On June 18, the student parliament of Humboldt University in Berlin voted overwhelmingly to condemn the aggressive conduct of history professor Jörg Baberowski. The representatives of well over 30,000 students demanded that the university administration end its support for the right-wing professor and that he face consequences for threatening and assaulting students.
In January of this year, Baberowski was caught tearing down student parliament campaign posters for the International Youth and Students for Social Equality (IYSSE) from university bulletin boards. When IYSSE student parliament deputy Sven Wurm recorded these actions, the professor struck the phone from his hands and threatened him, saying, “Should I smack you in the face?” Baberowski has attacked students in this manner more than once before. Last fall, two deputies of the academic senate submitted a formal complaint to the university against the right-wing professor after he defamed them as “unbelievably dumb” and “left-wing extremist fanatics.”

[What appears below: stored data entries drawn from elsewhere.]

<file path="config.mk">
export PLATFORM = sky130hd
export DESIGN_NAME = ccpgt_timer
export DESIGN_NICKNAME = d
export VERILOG_FILES = /design/src/verilog/ccpgt_pkg.sv /design/src/verilog/ccpgt_cnt_if.sv /design/src/verilog/ccpgt_counter.sv /design/src/verilog/ccpgt_sync_sel.sv /design/src/verilog/ccpgt_timer.sv
export SDC_FILE = /design/constraint.sdc
export NUM_CORES = 1
export LEC_CHECK = 0
export BUFFER_PORTS_ARGS = -buffer_cell sky130_fd_sc_hd__buf_2
export CAP_MARGIN = 20
export CORE_AREA = 2 2 136 138
export CTS_CLUSTER_DIAMETER = 40
export CTS_CLUSTER_SIZE = 8
export DETAILED_ROUTE_END_ITERATION = 8
export DIE_AREA = 0 0 138 140
export REMOVE_ABC_BUFFERS = 1
export SKIP_LAST_GASP = 1
export SYNTH_ARGS = -nofsm -noshare
export SYNTH_HDL_FRONTEND = slang
export SYNTH_HIERARCHICAL = 1
export SYNTH_SLANG_ARGS = --single-unit
export TNS_END_PERCENT = 30
</file>
<file path="constraint.sdc">
create_clock -name sys_clk -period 9 [get_ports sys_clk]
set_input_delay 0 -clock sys_clk [delete_from_list [all_inputs] [get_ports sys_clk]]
set_output_delay 0 -clock sys_clk [all_outputs]
set_load 0.02 [all_outputs]
</file>
[src/pkg/vcpa_defs.svh]
// Purpose: Constants of the virtual pending query and alias ack block
// Assumes: AXI4-Lite, 32-bit data, 8-bit byte address
// Notes:   Offsets are byte addresses of aligned words
`ifndef VCPA_DEFS_SVH
`define VCPA_DEFS_SVH

// ----------------------------------------
// Register offsets
// ----------------------------------------
`define VCPA_A_HPP 8'h00
`define VCPA_A_ABP 8'h04
`define VCPA_A_AIA 8'h08
`define VCPA_A_CTL 8'h0C
`define VCPA_A_APR 8'h10
`define VCPA_A_STS 8'h14
`define VCPA_A_MSK 8'h18
`define VCPA_A_LE0 8'h20
`define VCPA_A_LE3 8'h2C

// ----------------------------------------
// Sizes and special identifiers
// ----------------------------------------
`define VCPA_NLE 4
`define VCPA_ID_SPUR 10'h3FF
`define VCPA_ID_G1 10'h3FE
`define VCPA_PRI_NONE 6'h20

// ----------------------------------------
// Query, acknowledge and binary point word fields
// ----------------------------------------
`define VCPA_ID_HI 9
`define VCPA_ID_LO 0
`define VCPA_CPU_HI 12
`define VCPA_CPU_LO 10
`define VCPA_RSV_LO 13
`define VCPA_BP_HI 2
`define VCPA_BP_RSV_LO 3

// ----------------------------------------
// List entry fields
// ----------------------------------------
`define VCPA_LE_PRI_HI 20
`define VCPA_LE_PRI_LO 16
`define VCPA_LE_ST_HI 29
`define VCPA_LE_ST_LO 28
`define VCPA_LE_GRP 30
`define VCPA_LE_HW 31

// ----------------------------------------
// Control, status, response
// ----------------------------------------
`define VCPA_CTL_ACK 0
`define VCPA_STS_ACK 0
`define VCPA_STS_SPUR 1
`define VCPA_STS_W 2
`define VCPA_RESP_OKAY 2'h0
`define VCPA_RESP_SLVERR 2'h2

`endif

[src/pkg/vcpa_pkg.sv]
// Purpose: Types of the virtual pending query and alias ack block
// Assumes: Used with vcpa_defs.svh
// Notes:   None
package vcpa_pkg;

  // ----------------------------------------
  // List entry states
  // ----------------------------------------
  typedef enum logic [1:0] {
    VCPA_LE_INVALID = 2'b00,
    VCPA_LE_PEND = 2'b01,
    VCPA_LE_ACT = 2'b10,
    VCPA_LE_ACTPEND = 2'b11
  } vcpa_le_state_t;

endpackage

Student deputies from across Germany and internationally have condemned Baberowski’s attack on the IYSSE and criticized the university administration for their campaign in defense of the right-wing professor. Now, in its first meeting since the events in question—the congress was held online due to the coronavirus pandemic—the Humboldt University student parliament has likewise taken a clear stand.
The motion was brought forward by the IYSSE and was passed with 43 affirmative votes to four negative, with four abstentions. The motion is titled, “Extreme Right-wing Professor Baberowski Attacks Student Parliament Deputy: No to Right-Wing Violence at Humboldt University!” and begins with the words, “We condemn the serious and violent intervention in this year’s student parliament elections at our university.”

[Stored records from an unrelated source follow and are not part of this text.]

==> src/core/format_engine.sv <==
// format engine: checks a format request, runs it, applies the new layout
`timescale 1ns/1ps
`default_nettype none
module format_engine (
    input wire logic pclk,
    input wire logic presetn,
    input wire logic start,
    input wire logic [31:0] cdw10,
    input wire logic [7:0] md_size,
    input wire logic fmt_supported,
    input wire logic sec_locked,
    output logic busy,
    output logic done_q,
    output logic [7:0] status_q,
    output logic [2:0] prot_type_q,
    output logic inline_q,
    output logic [3:0] index_q,
    output logic prot_first_q,
    output logic [7:0] prot_offset_q
);
    // ========================================
    // state and captured request
    typedef enum logic [1:0] {ST_IDLE, ST_CHECK, ST_RUN} fmt_state_t;
    localparam int GOOD_LAT = media_fmt_pkg::FORMAT_CYCLES + 2; // start to done
    localparam int RUN_GAP = GOOD_LAT - 8; // after the eight quiet cycles
    fmt_state_t state_q;
    logic [2:0] req_prot_q;    // requested protection type
    logic req_inline_q;        // requested inline metadata
    logic [3:0] req_idx_q;     // requested format index
    logic req_first_q;         // requested protection location
    logic [7:0] req_md_q;      // metadata size of the chosen format
    logic req_ok_q;            // format supported and not locked
    logic [7:0] cnt_q;         // media run countdown
    logic bad;

    assign busy = (state_q != ST_IDLE);

    // reserved type, missing format, lock, or too little metadata
    assign bad = (req_prot_q >= media_fmt_pkg::PROT_RSVD_MIN) || !req_ok_q
        || ((req_prot_q != media_fmt_pkg::PROT_NONE)
            && (req_md_q < media_fmt_pkg::PROT_BYTES));

    // ========================================
    // capture the request so table edits mid-run cannot change it
    always_ff @(posedge pclk or negedge presetn) begin
        if (!presetn) begin
            req_prot_q <= 3'h0;
            req_inline_q <= 1'b0;
            req_idx_q <= 4'h0;
            req_first_q <= 1'b0;
            req_md_q <= 8'h00;
            req_ok_q <= 1'b0;
        end else if (start && !busy) begin
            req_prot_q <= cdw10[media_fmt_pkg::PROT_TYPE_LSB +: 3];
            req_inline_q <= cdw10[media_fmt_pkg::INLINE_BIT];
            req_idx_q <= cdw10[media_fmt_pkg::FMT_INDEX_LSB +: 4];
            req_first_q <= cdw10[media_fmt_pkg::PROT_FIRST_BIT];
            req_md_q <= md_size;
            req_ok_q <= fmt_supported && !sec_locked;
        end
    end

    // ========================================
    // sequencer; a good format is done only once the media run is over, a refused one straight from the check
    always_ff @(posedge pclk or negedge presetn) begin
        if (!presetn) begin
            state_q <= ST_IDLE;
            cnt_q <= 8'h00;
            done_q <= 1'b0;
            status_q <= media_fmt_pkg::SC_SUCCESS;
        end else begin
            done_q <= 1'b0;
            case (state_q)
                ST_IDLE: begin
                    if (start) begin
                        state_q <= ST_CHECK;
                    end
                end
                ST_CHECK: begin
                    if (bad) begin
                        // refused up front, media untouched
                        status_q <= media_fmt_pkg::SC_INVALID_FORMAT;
                        done_q <= 1'b1;
                        state_q <= ST_IDLE;
                    end else begin
                        cnt_q <= 8'(media_fmt_pkg::FORMAT_CYCLES - 1);
                        state_q <= ST_RUN;
                    end
                end
                ST_RUN: begin
                    if (cnt_q == 8'h00) begin
                        status_q <= media_fmt_pkg::SC_SUCCESS;
                        done_q <= 1'b1;
                        state_q <= ST_IDLE;
                    end else begin
                        cnt_q <= cnt_q - 8'h01;
                    end
                end
                default: state_q <= ST_IDLE;
            endcase
        end
    end

    // ========================================
    // applied layout, updated at the end of a good run
    always_ff @(posedge pclk or negedge presetn) begin
        if (!presetn) begin
            prot_type_q <= 3'h0;
            inline_q <= 1'b0;
            index_q <= 4'h0;
            prot_first_q <= 1'b0;
            prot_offset_q <= 8'h00;
        end else if (state_q == ST_RUN && cnt_q == 8'h00) begin
            prot_type_q <= req_prot_q;
            index_q <= req_idx_q;
            // no metadata: the placement bit means nothing
            inline_q <= req_inline_q && (req_md_q != 8'h00);
            prot_first_q <= req_first_q;
            // protection in first or last eight metadata bytes
            if (req_prot_q == media_fmt_pkg::PROT_NONE || req_first_q) begin
                prot_offset_q <= 8'h00;
            end else begin
                prot_offset_q <= req_md_q - media_fmt_pkg::PROT_BYTES;
            end
        end
    end
endmodule : format_engine
`default_nettype wire

==> src/core/media_format_sec_rx.sv <==
// media format and security receive command block with an apb register port
//
// Contract
// - decode protection type: 1,2,3 on; 4+ reserved
// - placement bit set means inline extended block
// - placement bit ignored with zero metadata
// - low four bits pick the block format
// - format completion posts after media done
// - invalid format status for four failures
// - receive returns earlier send results by protocol
// - pending receive data may drop on reset
// - receive uses only pointers, dwords ten, eleven
// - protection in first or last eight bytes
//
// Design decisions made here: the APB register port and the address map.
`timescale 1ns/1ps
`default_nettype none
module media_format_sec_rx (
    input wire logic pclk,
    input wire logic presetn,
    input wire logic psel,
    input wire logic penable,
    input wire logic pwrite,
    input wire logic [7:0] paddr,
    input wire logic [31:0] pwdata,
    output logic [31:0] prdata,
    output logic pready,
    output logic pslverr
);
    // ========================================
    // declarations
    localparam int NUM_FMT = 16;      // block formats the table holds
    logic wr_en;                      // write access phase
    logic rd_setup;                   // read setup phase, data latched here
    logic hit;                        // address is mapped
    logic [31:0] cdw10_q;             // command dword ten
    logic [31:0] cdw11_q;             // command dword eleven
    logic sec_locked_q;               // security state forbids format
    logic [3:0] table_sel_q;          // table entry shown on read
    logic fmt_sup_q [NUM_FMT];        // format supported flags
    logic [7:0] fmt_md_q [NUM_FMT];   // metadata bytes per format
    logic cmd_go;                     // accepted command write
    logic [7:0] cmd_op;               // its opcode
    logic fmt_start_q;                // pulse into the engine
    logic fmt_busy;
    logic fmt_done;
    logic [7:0] fmt_status;
    logic [2:0] prot_type;
    logic inline_on;
    logic [3:0] fmt_index;
    logic prot_first;
    logic [7:0] prot_offset;
    logic cpl_valid_q;                // completion entry waiting
    logic [7:0] cpl_status_q;
    logic [7:0] cpl_op_q;
    logic sec_valid_q;                // send result waiting to be read
    logic [7:0] sec_proto_q;          // protocol it belongs to
    logic [31:0] sec_data_q;
    logic [31:0] sec_rdata_q;         // last receive payload
    logic sec_drop;                   // reset or link loss
    logic [7:0] secp;                 // protocol field of dword ten
    logic [31:0] prdata_q;
    logic [31:0] rd_d;

    // ========================================
    // apb decode; zero wait states, pready always high
    assign wr_en = psel && penable && pwrite;
    assign rd_setup = psel && !penable && !pwrite;
    assign pready = 1'b1;
    assign prdata = prdata_q;
    assign secp = cdw10_q[media_fmt_pkg::SECP_LSB +: 8];
    always_comb begin
        case (paddr)
            media_fmt_pkg::OFF_CMD, media_fmt_pkg::OFF_CDW10, media_fmt_pkg::OFF_CDW11,
            media_fmt_pkg::OFF_STATUS, media_fmt_pkg::OFF_CPL, media_fmt_pkg::OFF_FMT,
            media_fmt_pkg::OFF_CTRL, media_fmt_pkg::OFF_FMT_TABLE,
            media_fmt_pkg::OFF_RDATA: hit = 1'b1;
            default: hit = 1'b0;
        endcase
    end
    // unmapped addresses answer with an error, no state changes
    assign pslverr = psel && penable && !hit;

    // a command is only taken while nothing is outstanding; others are dropped
    assign cmd_go = wr_en && (paddr == media_fmt_pkg::OFF_CMD) && !fmt_busy
        && !cpl_valid_q && !fmt_start_q;
    assign cmd_op = pwdata[7:0];
    assign sec_drop = wr_en && (paddr == media_fmt_pkg::OFF_CTRL)
        && (pwdata[media_fmt_pkg::CTRL_RST_BIT] || pwdata[media_fmt_pkg::CTRL_LOST_BIT]);

    // ========================================
    // command dwords and control levels
    always_ff @(posedge pclk or negedge presetn) begin
        if (!presetn) begin
            cdw10_q <= media_fmt_pkg::RST_WORD;
            cdw11_q <= media_fmt_pkg::RST_WORD;
            sec_locked_q <= 1'b0;
            table_sel_q <= 4'h0;
        end else if (wr_en) begin
            // dwords ten and eleven are stored whole; ctrl keeps only the lock level; a table port write also sets the read select to the entry it writes
            if (paddr == media_fmt_pkg::OFF_CDW10) begin
                cdw10_q <= pwdata;
            end
            if (paddr == media_fmt_pkg::OFF_CDW11) begin
                cdw11_q <= pwdata;
            end
            if (paddr == media_fmt_pkg::OFF_CTRL) begin
                sec_locked_q <= pwdata[media_fmt_pkg::CTRL_LOCK_BIT];
            end
            if (paddr == media_fmt_pkg::OFF_FMT_TABLE) begin
                table_sel_q <= pwdata[3:0];
            end
        end
    end

    // ========================================
    // block format table, one entry per generate step; entry 0 is valid at reset
    for (genvar g = 0; g < NUM_FMT; g++) begin : g_fmt
        always_ff @(posedge pclk or negedge presetn) begin
            if (!presetn) begin
                fmt_sup_q[g] <= (g == 0);
                fmt_md_q[g] <= 8'h00;
            end else if (wr_en && paddr == media_fmt_pkg::OFF_FMT_TABLE
                         && pwdata[3:0] == 4'(g)) begin
                fmt_sup_q[g] <= pwdata[media_fmt_pkg::TABLE_SUP_BIT];
                fmt_md_q[g] <= pwdata[media_fmt_pkg::TABLE_MD_LSB +: 8];
            end
        end
    end

    // ========================================
    // format start pulse
    always_ff @(posedge pclk or negedge presetn) begin
        if (!presetn) begin
            fmt_start_q <= 1'b0;
        end else begin
            fmt_start_q <= cmd_go && (cmd_op == media_fmt_pkg::OP_FORMAT);
        end
    end

    // the index field selects the table entry handed to the engine
    format_engine u_engine (
        .pclk(pclk),
        .presetn(presetn),
        .start(fmt_start_q),
        .cdw10(cdw10_q),
        .md_size(fmt_md_q[cdw10_q[media_fmt_pkg::FMT_INDEX_LSB +: 4]]),
        .fmt_supported(fmt_sup_q[cdw10_q[media_fmt_pkg::FMT_INDEX_LSB +: 4]]),
        .sec_locked(sec_locked_q),
        .busy(fmt_busy),
        .done_q(fmt_done),
        .status_q(fmt_status),
        .prot_type_q(prot_type),
        .inline_q(inline_on),
        .index_q(fmt_index),
        .prot_first_q(prot_first),
        .prot_offset_q(prot_offset)
    );

    // ========================================
    // security result slot; a receive of its protocol pops it, a reset or link loss drops it
    always_ff @(posedge pclk or negedge presetn) begin
        if (!presetn) begin
            sec_valid_q <= 1'b0;
            sec_proto_q <= 8'h00;
            sec_data_q <= media_fmt_pkg::RST_WORD;
            sec_rdata_q <= media_fmt_pkg::RST_WORD;
        end else if (sec_drop) begin
            sec_valid_q <= 1'b0;
        end else if (cmd_go && cmd_op == media_fmt_pkg::OP_SEC_SEND
                     && secp == media_fmt_pkg::SECP_DEVICE) begin
            sec_valid_q <= 1'b1;
            sec_proto_q <= secp;
            sec_data_q <= cdw11_q;
        end else if (cmd_go && cmd_op == media_fmt_pkg::OP_SEC_RECV) begin
            if (secp == media_fmt_pkg::SECP_DISCOVERY) begin
                // discovery is not tied to any send
                sec_rdata_q <= media_fmt_pkg::SEC_DISC_WORD;
            end else if (sec_valid_q && secp == sec_proto_q) begin
                sec_rdata_q <= sec_data_q;
                sec_valid_q <= 1'b0;
            end else begin
                sec_rdata_q <= media_fmt_pkg::RST_WORD;
            end
        end
    end

    // ========================================
    // completion entry; a pop in the same cycle as a new post loses
    always_ff @(posedge pclk or negedge presetn) begin
        if (!presetn) begin
            cpl_valid_q <= 1'b0;
            cpl_status_q <= media_fmt_pkg::SC_SUCCESS;
            cpl_op_q <= 8'h00;
        end else if (fmt_done) begin
            // format posts only from the engine's done
            cpl_valid_q <= 1'b1;
            cpl_status_q <= fmt_status;
            cpl_op_q <= media_fmt_pkg::OP_FORMAT;
        end else if (cmd_go && cmd_op != media_fmt_pkg::OP_FORMAT) begin
            cpl_valid_q <= 1'b1;
            cpl_op_q <= cmd_op;
            case (cmd_op)
                media_fmt_pkg::OP_SEC_SEND,
                media_fmt_pkg::OP_SEC_RECV: begin
                    // only the device protocol, and discovery on a receive, are supported
                    if (secp == media_fmt_pkg::SECP_DEVICE
                        || (secp == media_fmt_pkg::SECP_DISCOVERY
                            && cmd_op == media_fmt_pkg::OP_SEC_RECV)) begin
                        cpl_status_q <= media_fmt_pkg::SC_SUCCESS;
                    end else begin
                        cpl_status_q <= media_fmt_pkg::SC_INVALID_FIELD;
                    end
                end
                default: cpl_status_q <= media_fmt_pkg::SC_INVALID_OPCODE;
            endcase
        end else if (wr_en && paddr == media_fmt_pkg::OFF_CPL) begin
            cpl_valid_q <= 1'b0;
        end
    end

    // ========================================
    // read mux, latched in the setup phase so prdata is a flop at access
    always_comb begin
        rd_d = 32'h0000_0000;
        case (paddr)
            media_fmt_pkg::OFF_CDW10: rd_d = cdw10_q;
            media_fmt_pkg::OFF_CDW11: rd_d = cdw11_q;
            media_fmt_pkg::OFF_STATUS: begin
                rd_d[media_fmt_pkg::STAT_BUSY_BIT] = fmt_busy || fmt_start_q;
                rd_d[media_fmt_pkg::STAT_CPL_BIT] = cpl_valid_q;
                rd_d[media_fmt_pkg::STAT_SEC_BIT] = sec_valid_q;
                rd_d[media_fmt_pkg::STAT_LOCK_BIT] = sec_locked_q;
            end
            media_fmt_pkg::OFF_CPL: begin
                rd_d[7:0] = cpl_status_q;
                rd_d[media_fmt_pkg::CPL_OP_LSB +: 8] = cpl_op_q;
                rd_d[media_fmt_pkg::CPL_VALID_BIT] = cpl_valid_q;
            end
            media_fmt_pkg::OFF_FMT: begin
                rd_d[2:0] = prot_type;
                rd_d[media_fmt_pkg::FMT_INLINE_BIT] = inline_on;
                rd_d[media_fmt_pkg::FMT_IDX_LSB +: 4] = fmt_index;
                rd_d[media_fmt_pkg::FMT_FIRST_BIT] = prot_first;
                rd_d[media_fmt_pkg::FMT_OFF_LSB +: 8] = prot_offset;
            end
            media_fmt_pkg::OFF_CTRL: rd_d[media_fmt_pkg::CTRL_LOCK_BIT] = sec_locked_q;
            media_fmt_pkg::OFF_FMT_TABLE: begin
                rd_d[3:0] = table_sel_q;
                rd_d[media_fmt_pkg::TABLE_SUP_BIT] = fmt_sup_q[table_sel_q];
                rd_d[media_fmt_pkg::TABLE_MD_LSB +: 8] = fmt_md_q[table_sel_q];
            end
            media_fmt_pkg::OFF_RDATA: rd_d = sec_rdata_q;
            default: rd_d = 32'h0000_0000;
        endcase
    end

    always_ff @(posedge pclk or negedge presetn) begin
        if (!presetn) begin
            prdata_q <= media_fmt_pkg::RST_WORD;
        end else if (rd_setup) begin
            prdata_q <= rd_d;
        end
    end
endmodule : media_format_sec_rx
`default_nettype wire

It states further: “We solidarize with the victimized students and demand that the university administration end its support of the extreme right-wing professor and make Baberowski face consequences for his actions. Students have the right to hold elections, to hold political discussions and to criticize extreme right-wing professors without being threatened and assaulted by the same. The university is obligated to afford a secure environment, without intimidation and violence.”
Sven Wurm, who himself proposed the motion, put the university’s support for radical right-wing positions and Baberowski’s aggressive behavior at the center of his remarks. The scandal is not limited to the abuse meted out by a professor to dissenting students; rather, it includes the fact that the university is covering for this same professor.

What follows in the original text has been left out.